8.6 Metadata Database
SQLite database tracking all bundles:
CREATE TABLE bundles (
tree_index INTEGER PRIMARY KEY,
bundle_id BLOB NOT NULL, -- UUID v7
bundle_hash BLOB NOT NULL, -- leaf hash
chain_id BLOB NOT NULL, -- source chain ID
signer_pubkey BLOB NOT NULL, -- Ed25519 public key
record_count INTEGER NOT NULL, -- records in bundle
range_start INTEGER NOT NULL, -- first chain index
range_end INTEGER NOT NULL, -- last chain index
receipt_ts INTEGER NOT NULL, -- Unix µs reception time
storage_tier TEXT NOT NULL DEFAULT 'hot', -- 'hot', 'warm', 'cold'
storage_key TEXT NOT NULL, -- file path or segment reference
created_at TEXT NOT NULL DEFAULT (strftime('%Y-%m-%dT%H:%M:%fZ', 'now'))
);
CREATE INDEX idx_bundles_bundle_id ON bundles(bundle_id);
CREATE INDEX idx_bundles_chain_id ON bundles(chain_id);
CREATE INDEX idx_bundles_bundle_hash ON bundles(bundle_hash);
CREATE INDEX idx_bundles_receipt_ts ON bundles(receipt_ts);
9. Server Configuration
{
"server_id": "my-server.example.org",
"host": "0.0.0.0",
"port": 8443,
"data_dir": "/var/lib/fieldwitness-federation",
"identity_key_path": "/etc/fieldwitness-federation/identity/private.pem",
"peers": [
{
"url": "https://peer1.example.org:8443",
"pubkey_hex": "abc123...",
"name": "Peer One"
}
],
"gossip_interval_seconds": 300,
"hot_retention_days": 30,
"warm_retention_days": 365,
"compaction_interval_hours": 24,
"max_bundle_size_bytes": 10485760,
"max_entries_per_request": 1000,
"member_tokens": [
{
"name": "loader-1",
"pubkey_hex": "def456...",
"permissions": ["submit", "entries"]
}
]
}
10. Error Codes
| HTTP Status | CBOR Error Code | Description |
|---|---|---|
| 400 | "invalid_bundle" |
Bundle format invalid or signature verification failed |
| 400 | "invalid_range" |
Requested entry range is invalid |
| 401 | "unauthorized" |
Missing or invalid auth token |
| 403 | "forbidden" |
Token lacks required permission |
| 404 | "not_found" |
Bundle or entry not found |
| 409 | "duplicate" |
Bundle already in log (returns existing receipt) |
| 413 | "bundle_too_large" |
Bundle exceeds max_bundle_size_bytes |
| 507 | "storage_full" |
Server cannot accept new entries |
Error response format:
{
0: error_code, # text
1: message, # text — human-readable description
2: details, # map — optional additional context
}
11. Security Considerations
11.1 Server Compromise
A compromised server can:
- Read bundle metadata (chain IDs, signer pubkeys, timestamps) — expected at member tier
- Withhold entries from gossip — detectable: other servers will see inconsistent tree sizes
- Present a forked tree — detectable: consistency proofs will fail
- Issue false receipts — detectable: receipt's inclusion proof won't verify against other servers' STHs
A compromised server cannot:
- Read attestation content (encrypted with recipient keys)

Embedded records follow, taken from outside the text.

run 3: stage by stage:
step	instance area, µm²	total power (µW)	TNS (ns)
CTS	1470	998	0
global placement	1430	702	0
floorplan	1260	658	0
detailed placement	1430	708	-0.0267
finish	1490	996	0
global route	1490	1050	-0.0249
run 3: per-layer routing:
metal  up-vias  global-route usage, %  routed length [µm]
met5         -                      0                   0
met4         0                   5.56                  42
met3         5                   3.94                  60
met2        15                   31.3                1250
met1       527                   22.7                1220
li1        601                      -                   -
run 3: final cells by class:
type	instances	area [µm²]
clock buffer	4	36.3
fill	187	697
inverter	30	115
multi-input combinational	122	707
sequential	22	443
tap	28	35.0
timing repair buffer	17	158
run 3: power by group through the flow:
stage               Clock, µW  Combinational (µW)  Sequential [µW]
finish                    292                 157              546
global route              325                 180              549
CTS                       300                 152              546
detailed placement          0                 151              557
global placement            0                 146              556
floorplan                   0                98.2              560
File: config.mk
export PLATFORM = sky130hd
export DESIGN_NAME = cac_enc_5_seq
export DESIGN_NICKNAME = d
export VERILOG_FILES = /design/src/rtl/cac_enc_5_seq_pkg.sv /design/src/rtl/cac_enc_5_seq_bitstep.sv /design/src/rtl/cac_enc_5_seq.sv
export SDC_FILE = /design/constraint.sdc
export NUM_CORES = 1
export LEC_CHECK = 0
export CORE_MARGIN = 2
export CORE_UTILIZATION = 47
export CTS_CLUSTER_SIZE = 8
export DETAILED_ROUTE_END_ITERATION = 12
export PLACE_DENSITY = 0.72
export SETUP_SLACK_MARGIN = 0.1
export SLEW_MARGIN = 20
export SYNTH_ARGS = -nofsm -noshare
export SYNTH_HDL_FRONTEND = slang
export SYNTH_HIERARCHICAL = 1
export SYNTH_SLANG_ARGS = --single-unit
File: constraint.sdc
create_clock -name clk -period 3.2 [get_ports clk]
set_input_delay 0.48 -clock clk [delete_from_list [all_inputs] [get_ports clk]]
set_output_delay 0.48 -clock clk [all_outputs]
set_load 0.02 [all_outputs]
File: src/rtl/cac_enc_5_seq_pkg.sv
// Shared constants and state encodings for the 5-bit FNS crosstalk-avoidance
// encoder. The decoder uses the same constants, so the two always agree on widths.
package cac_enc_5_seq_pkg;

  localparam int BLEN_05   = 4;
  localparam int FNSLEN_03 = 2;
  localparam int FNSLEN_04 = 2;
  localparam int FNSLEN_05 = 3;

  // Compare/subtract width: the binary input and the widest weight both fit.
  localparam int CMP_W = (BLEN_05 > FNSLEN_05) ? BLEN_05 : FNSLEN_05;

  localparam int CODE_W = 5;
  localparam logic [2:0] IDX_MSB = 3'd4;

  typedef enum logic [1:0] {
    CACENC_IDLE = 2'd0,
    CACENC_ENC  = 2'd1,
    CACENC_DONE = 2'd2
  } cacenc_state_e;

endpackage

File: src/rtl/cac_enc_5_seq_bitstep.sv
// One greedy FNS step: emit a code bit if the remainder covers the weight,
// and return the remainder left after that decision.
module cac_enc_5_seq_bitstep
  import cac_enc_5_seq_pkg::*;
(
  input  logic [CMP_W-1:0] rem,
  input  logic [CMP_W-1:0] weight,
  output logic             code_bit,
  output logic [CMP_W-1:0] rem_next
);

  // The subtraction is only selected when rem >= weight, so it cannot wrap.
  assign code_bit = (rem >= weight);
  assign rem_next = code_bit ? (rem - weight) : rem;

endmodule

File: src/rtl/cac_enc_5_seq.sv
// Sequential 5-bit FNS crosstalk-avoidance encoder, one code bit per clock,
// MSB first. Optional range check is enabled with CAC_ENC_RANGE_CHECK_EN.
module cac_enc_5_seq
  import cac_enc_5_seq_pkg::*;
(
  input  logic                 clk,
  input  logic                 rst,
  input  logic                 in_valid,
  output logic                 in_ready,
  input  logic [BLEN_05-1:0]   datain,
  input  logic [FNSLEN_03-1:0] FNS03,
  input  logic [FNSLEN_04-1:0] FNS04,
  input  logic [FNSLEN_05-1:0] FNS05,
  output logic                 out_valid,
  input  logic                 out_ready,
  output logic [CODE_W-1:0]    codeout,
  output logic                 err
);

  cacenc_state_e state_q, state_d;

  logic [CMP_W-1:0]  rem_q;
  logic [CMP_W-1:0]  w2_q, w3_q, w4_q;
  logic [CODE_W-1:0] code_q;
  logic [CODE_W-1:0] codeout_q;
  logic [2:0]        idx_q;

  logic [CMP_W-1:0]  sel_weight;
  logic              step_bit;
  logic [CMP_W-1:0]  step_rem;
  logic [CODE_W-1:0] code_next;
  logic              accept;
  logic              last_step;

  assign accept    = in_valid & in_ready;
  assign last_step = (state_q == CACENC_ENC) && (idx_q == 3'd0);

  // ---------------------------------------------------------------- FSM
  // NOTE: sequential state uses non-blocking assignments so every register
  // samples pre-edge values regardless of process ordering.
  always_ff @(posedge clk) begin
    if (rst) state_q <= CACENC_IDLE;
    else     state_q <= state_d;
  end

  // NOTE: every combinational output gets a default first, so no path
  // through the case can leave it unassigned and infer a latch.
  always_comb begin
    state_d = state_q;
    case (state_q)
      CACENC_IDLE: if (accept)    state_d = CACENC_ENC;
      CACENC_ENC:  if (last_step) state_d = CACENC_DONE;
      CACENC_DONE: if (out_ready) state_d = accept ? CACENC_ENC : CACENC_IDLE;
      default:                    state_d = CACENC_IDLE;
    endcase
  end

  always_comb begin
    in_ready  = 1'b0;
    out_valid = 1'b0;
    case (state_q)
      CACENC_IDLE: in_ready = 1'b1;
      CACENC_DONE: begin
        out_valid = 1'b1;
        in_ready  = out_ready;
      end
      default: ;
    endcase
  end

  // ----------------------------------------------------------- datapath
  always_comb begin
    sel_weight = '0;
    case (idx_q)
      3'd4:    sel_weight = w4_q;
      3'd3:    sel_weight = w3_q;
      3'd2:    sel_weight = w2_q;
      default: sel_weight = CMP_W'(1);
    endcase
  end

  cac_enc_5_seq_bitstep u_bitstep (
    .rem      (rem_q),
    .weight   (sel_weight),
    .code_bit (step_bit),
    .rem_next (step_rem)
  );

  always_comb begin
    code_next        = code_q;
    code_next[idx_q] = step_bit;
  end

  // NOTE: the weight registers are not reset; they are loaded on every accept
  // before anything reads them, so a reset would only cost routing.
  always_ff @(posedge clk) begin
    if (accept) begin
      w2_q <= CMP_W'(FNS03);
      w3_q <= CMP_W'(FNS04);
      w4_q <= CMP_W'(FNS05);
    end
  end

  always_ff @(posedge clk) begin
    if (rst) begin
      rem_q     <= '0;
      code_q    <= '0;
      codeout_q <= '0;
      idx_q     <= IDX_MSB;
    end else if (accept) begin
      rem_q  <= CMP_W'(datain);
      code_q <= '0;
      idx_q  <= IDX_MSB;
    end else if (state_q == CACENC_ENC) begin
      rem_q  <= step_rem;
      code_q <= code_next;
      idx_q  <= last_step ? IDX_MSB : (idx_q - 3'd1);
      // The visible codeword only moves on the edge that enters DONE.
      if (last_step) codeout_q <= code_next;
    end
  end

  assign codeout = codeout_q;

`ifdef CAC_ENC_RANGE_CHECK_EN
  logic err_q;

  // Any remainder left after the unit-weight bits means the input was too big.
  always_ff @(posedge clk) begin
    if (rst)            err_q <= 1'b0;
    else if (accept)    err_q <= 1'b0;
    else if (last_step) err_q <= (step_rem != '0);
  end

  assign err = err_q;
`else
  assign err = 1'b0;
`endif

endmodule

; ---- Yosys cells after proc, flatten, opt, wreduce, memory -nomap -nowiden
; Index checks and enable logic that the tools add are counted.
[op_classes]
bitwise_logic = 2
eq_ne = 8
mux = 15
order_cmp = 3
n_reduce_logical = 10
n_addsub = 2
[op_table]
columns = op, n
row1 = 4-bit 2-to-1 mux, 3
row2 = 3-bit one-hot mux with 3 select lines, 1
row3 = "3-bit by 2-bit == test with 1-bit output, second input constant", 2
row4 = 2-bit 2-to-1 mux, 3
row5 = "2-bit != test, second input constant", 3
row6 = 2-bit one-hot mux with 3 select lines, 1
row7 = 3-bit AND reduction, 2
row8 = 5-bit bitwise mux, 1
row9 = 4-bit by 3-bit >= comparator with 1-bit output, 1
row10 = "3-bit by 4-bit less-than comparator with 1-bit output, second input constant", 1
row11 = 2-bit nonzero test, 2
row12 = 4-bit by 3-bit subtractor with 4-bit output, 1
row13 = 1-bit demux with 3-bit select, 1
row14 = "3-bit == test, second input constant", 1
row15 = "3-bit by 1-bit >= comparator with 1-bit output, second input constant", 1
row16 = 3-bit zero test, 1
row17 = 1-bit 2-to-1 mux, 3
row18 = 3-bit 2-to-1 mux, 1
row19 = "3-bit by 1-bit subtractor with 3-bit output, second input constant", 1
row20 = "2-bit by 1-bit == test with 1-bit output, second input constant", 1
row21 = "2-bit == test, second input constant", 1
row22 = 1-bit logical AND, 2
row23 = 2-bit zero test, 1
row24 = 1-bit one-hot mux with 2 select lines, 1
row25 = other kinds (4), 4
[word_totals]
output_inout_bits = 8
inputBits = 15
reg_bits = 26

; ---- Logic depth before layout (Yosys ltp)
[logic_depth]
word_depth = 6
depth_mapped = 15
mapped_depth_nobuf = 14

; ---- Cells and area by module
; The synthesis kept the hierarchy.
[by_module_without_submodules]
columns = mod, n_inst, area_each_um2, cells_each
row1 = cac_enc_5_seq, 1, 1313.8, 132
row2 = cac_enc_5_seq_bitstep, 1, 224.0, 30

; ---- Worst setup path before layout
; Ideal clock, no wire load.
[synth_timing]
path_type = reg-to-reg
startpoint = register idx_q[0]
endpoint = register rem_q[1]
path_stages_with_launch = 15
path_buffers = 1
required_time_ns = 3.058
arrival_ns = 2.487
slack_ns = 0.571
cell_sequence = dfxtp_1 > buf_2 > inv_1 > ha_1 > nand2_1 > nor2_1 > a31oi_1 > ha_1 > inv_1 > fa_1 > a21oi_1 > o21ai_4 > mux2_4 > nand2_1 > a311oi_2
[synth_between]
word_cells_on_any_way = 11
cone_classes = add/sub (1) / order compare (1) / eq/ne (3) / mux (4) / reduce/logical (2)
[synth_lines]
columns = element, line
row1 = "start, declared", cac_enc_5_seq.sv:26  ; logic [2:0] idx_q;
row2 = "start signal, assigned", cac_enc_5_seq.sv:117  ; idx_q <= last_step ? IDX_MSB : (idx_q - 3'd1);
row3 = 3-bit by 2-bit == test with 1-bit output / 3-bit == test (equally long branches), cac_enc_5_seq.sv:74  ; case (idx_q)
row4 = 3-bit one-hot mux with 3 select lines (*), cac_enc_5_seq.sv:74
row5 = net sel_weight[0], cac_enc_5_seq.sv:28  ; logic [CMP_W-1:0] sel_weight;
row6 = 4-bit by 3-bit >= comparator with 1-bit output (*), cac_enc_5_seq_bitstep.sv:13  ; assign code_bit = (rem >= weight);
row7 = net step_bit, cac_enc_5_seq.sv:29  ; logic step_bit;
row8 = 2-bit nonzero test (no source line) (*), n/a
row9 = 2-bit AND reduction (no source line) (*), n/a
row10 = "end signal, assigned", cac_enc_5_seq.sv:111  ; rem_q <= CMP_W'(datain);
row11 = "end signal, assigned", cac_enc_5_seq.sv:115  ; rem_q <= step_rem;
row12 = "end, declared", cac_enc_5_seq.sv:22  ; logic [CMP_W-1:0] rem_q;
; Mark *: on every way through the listed nets, which the timed path passes. The rest lies on a longest branch. The select of a mux whose other input is x is not followed.
; A chain may end at the register's enable or synchronous reset.

; ---- Worst setup path after layout
; Same ends and word-level chain as after synthesis.

==> metrics.yaml <==
cp_data_arrival_time_ns: 3.09
ys_seq_area_share_pct: 38.4
ant_nets: 0
gp_congestion: 0.870
r2r-end: "rem_q[1]"
async_flop_share_pct: 0
diodes: 0
crit_end: "rem_q[1]"
cap_violations: 0
critPathLaunchType: "register"
synth_cells: 162
synthFlopType: "dfxtp_1"
r2r_setup_slack_ns: 0.31
timing.rr.start: "idx_q[0]"
fp.dieH_um: 61.2
yosysMostFrequentCell: "dfxtp_1"
area_growth_pct: 15.0
intPower_mw: 0.507
dp_hpwl_um: 2160
postCtsSetupBuffers: 0
rsz0062_at_grt: "false"
dp.cells: 217
rows: 20
cts_tree: "built"
grt_pass1_vias: 1068
wl_per_cell_um: 12.8
setup.worst_path.start: "idx_q[0]"
antenna_found_initial: 0
sw_frac_of_total_pct: 31.5
p_sw_mw: 0.233
drtIter0Drc: 44
clock-sinks: 26
slew_headroom_pct: 60.2
synth_common_cells: "19 x dfxtp_1, 17 x nand2_1, 14 x a21oi_1"
grt_max_degree: 19
crit_fanout: 14
netlist_area_sq_um: 1540
grt_pass1_wl_um: 4650
drc_errors: 0
path_buf_inv: 2
synth-edff-count: 7
drtPass1Iterations: 4
insertion_delay_ns: 0.32
p_comb_share_pct: 30.1
path_cells: "inv_1, ha_1, nand2_1, nor2_1, a31oi_1, ha_1, inv_1, fa_1, a21oi_1, o21ai_4, mux2_4, nand2_1, a311oi_2"
fmax_mhz: 346
power_frac_seq_pct: 50.6
clkTransAtPathRegs_ns: 0.13
die_area_sq_um: 3750
place_area_sq_um: 1740
rr_worst_depth: 13
clockRootBuffer: "clkbuf_4"
syn_avg_cell_area_sq_um: 9.49
timing.final.hold_violations: 0
required_ns: 3.40
end_kind: "register"
powerDensity_nw_per_um2: 419
drive_gt1_share_pct: 13.6
synth_area_leaders: "dfxtp_1 25%, edfxtp_1 14%, ha_1 6.5%, a21oi_1 4.6%, nand2_1 4.1%"
cp_num_cells: 13
leakagePower_nw: 0.625
core-area_sq_um: 3080
numCtsBuffers: 3
synth.top_cell.area_share_pct: 24.7
period_needed_ns: 2.89
nets: 202
via_per_inst: 5.23
yosys.area.top_type: "dfxtp_1"
port_buffers: 21
instances_no_fill: 221
layout_worst_path_cycle_share_pct: 90.4
maxSlewViolCount: 0
cts_hold_buf: 0
clockBufferDepth: 2
io_pins: 23
hp-class: "reg2reg"
drt-total-wl_um: 2820
ys.warnings.count: 6
overflow: 0
grt_usage_pct: 16.8
tightest_slew_ns: 0.595
outcome: "finished, final reports clean"
critPathMaxStageDelay_ns: 0.46
initial_core_util_pct: 50.0
die_x_um: 61.2
setup_tns_ns: 0
p_clk_share_pct: 19.3
synth.distinct_cells: 46
finalClockSkew_ns: 0.00222
ir_drop_mv: 0.230
critical_path_class: "reg2reg"
h-tree-depth: 1
cpMaxStageDelayCell: "dfxtp_2"
crit_family: "adder cells"
hold_path.startpoint: "code_q[4]"
ys_ff_latch: 26
num_vias: 1155
setup_violations: 0
finalInstanceArea_sq_um: 1770
-- layout make-up --
class                   instances  area (sq um)
flip-flops and latches         26           593
multi-input cells             115           838
fillers                       289          1310
clock buffers                   4          26.3
repair buffers                 22           218
inverters                      10          37.5
well taps                      44          55.1
-- how the worst min path moves through the flow --
stage	endpoint	slack (ns)	depth (start not counted)
final	codeout[4]	0.48	2
after floorplan	codeout[4]	0.43	2
after detailed placement	codeout[4]	0.45	2
after CTS	codeout[4]	0.47	2
after global routing	code_q[1]	0.50	2
after global placement	codeout[4]	0.44	2
-- power by group through the flow --
stage,sequential (mW),clock [mW],combinational [mW]
2_1_floorplan,0.375,0,0.179
3_3_place_gp,0.381,0,0.215
3_5_place_dp,0.381,0,0.222
4_1_cts,0.374,0.146,0.222
5_1_grt,0.378,0.162,0.248
6_report,0.375,0.143,0.222
-- per-stage QoR --
| stage | total power [mW] | setup slack [ns] | hold slack [ns] | utilization, % |
|---|---|---|---|---|
| 3_3_place_gp | 0.595 | 0.335 | 0.440 | 56.5 |
| 2_1_floorplan | 0.554 | 0.571 | 0.432 | - |
| 5_1_grt | 0.787 | 0.107 | 0.499 | 57.4 |
| 3_5_place_dp | 0.602 | 0.194 | 0.452 | 56.5 |
| 4_1_cts | 0.742 | 0.168 | 0.471 | 57.4 |
| 6_report | 0.740 | 0.307 | 0.475 | 57.4 |
-- cells by family (layout without fill, tap and decap cells) --
group | count (synthesis) | after routing | share of synthesized area [%]
AO/OA/AOI/OAI | 38 | 38 | 20.7
flip-flops | 26 | 26 | 38.4
other | 1 | 2 | 0.244
XOR/XNOR | 1 | 1 | 0.570
adder cells (fa/ha/maj) | 9 | 9 | 7.81
multiplexers | 6 | 6 | 4.23
buffers and inverters | 22 | 36 | 7.32
AND/OR/NAND/NOR | 59 | 59 | 20.7
-- routing by layer --
layer  share of wire, %  wire length (um)  vias up  GRT usage, %
met5                  0                 0        -             0
met4                1.2                34        0          5.28
met3                4.8               135        4          5.25
met2                 45              1260       24          25.7
met1                 49              1400      521          22.6
li1                   -                 -      606             -
-- layout by cell type (no fill, tap or decap), types with 2 or more instances in the layout --
master           instances
nor2_1                  12
ha_1                     8
nand2_1                 17
nand3_1                  3
a211oi_2                 4
edfxtp_1                 7
o41ai_1                  4
mux2i_1                  5
nand2b_1                 3
conb_1                   2
a21oi_1                 14
dfxtp_2                  2
and3_1                   2
nand4_1                  2
clkdlybuf4s50_1         21
inv_1                   10
clkbuf_4                 3
nor2b_1                  3
dfxtp_1                 17
a311oi_2                 4
nor3_1                   6
nand3b_1                 2
nor3b_2                  2
-- state kept, by name, summed over array words and instances, names as in the netlist --
signal and count:
code_q 5, codeout 5, idx_q 3, rem_q 4, state_q 2, w2_q 2
w3_q 2, w4_q 3
-- worst min-delay path, delay by kind of cell, from the launching register on --
kind	cells	cell delay, ns
and+or+nand+nor	1	0.05
DFF	1	0.34
AOI/OAI and AO/OA	1	0.05
-- timing repair --
item / in CTS / in global routing
setup endpoints to repair: 0 / 7
endpoints found under the hold margin: 0 / 0
resized for setup: 0 / 2
(Power assumes the default switching activity.)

- Forge attestation signatures (requires Ed25519 private key)
- Modify bundle contents (GCM authentication would fail)
- Reorder or remove entries from other servers' trees
11.2 Transport Security
All server-to-server and client-to-server communication should use TLS 1.3. The federation protocol provides its own authentication (Ed25519 signatures on STHs and receipts), but TLS prevents network-level attacks.
11.3 Clock Reliability
Federation server clocks should be synchronized via NTP. Receipt timestamps are only as reliable as the server's clock. Deploying servers across multiple time zones and operators provides cross-checks — wildly divergent receipt timestamps for the same bundle indicate clock problems or compromise.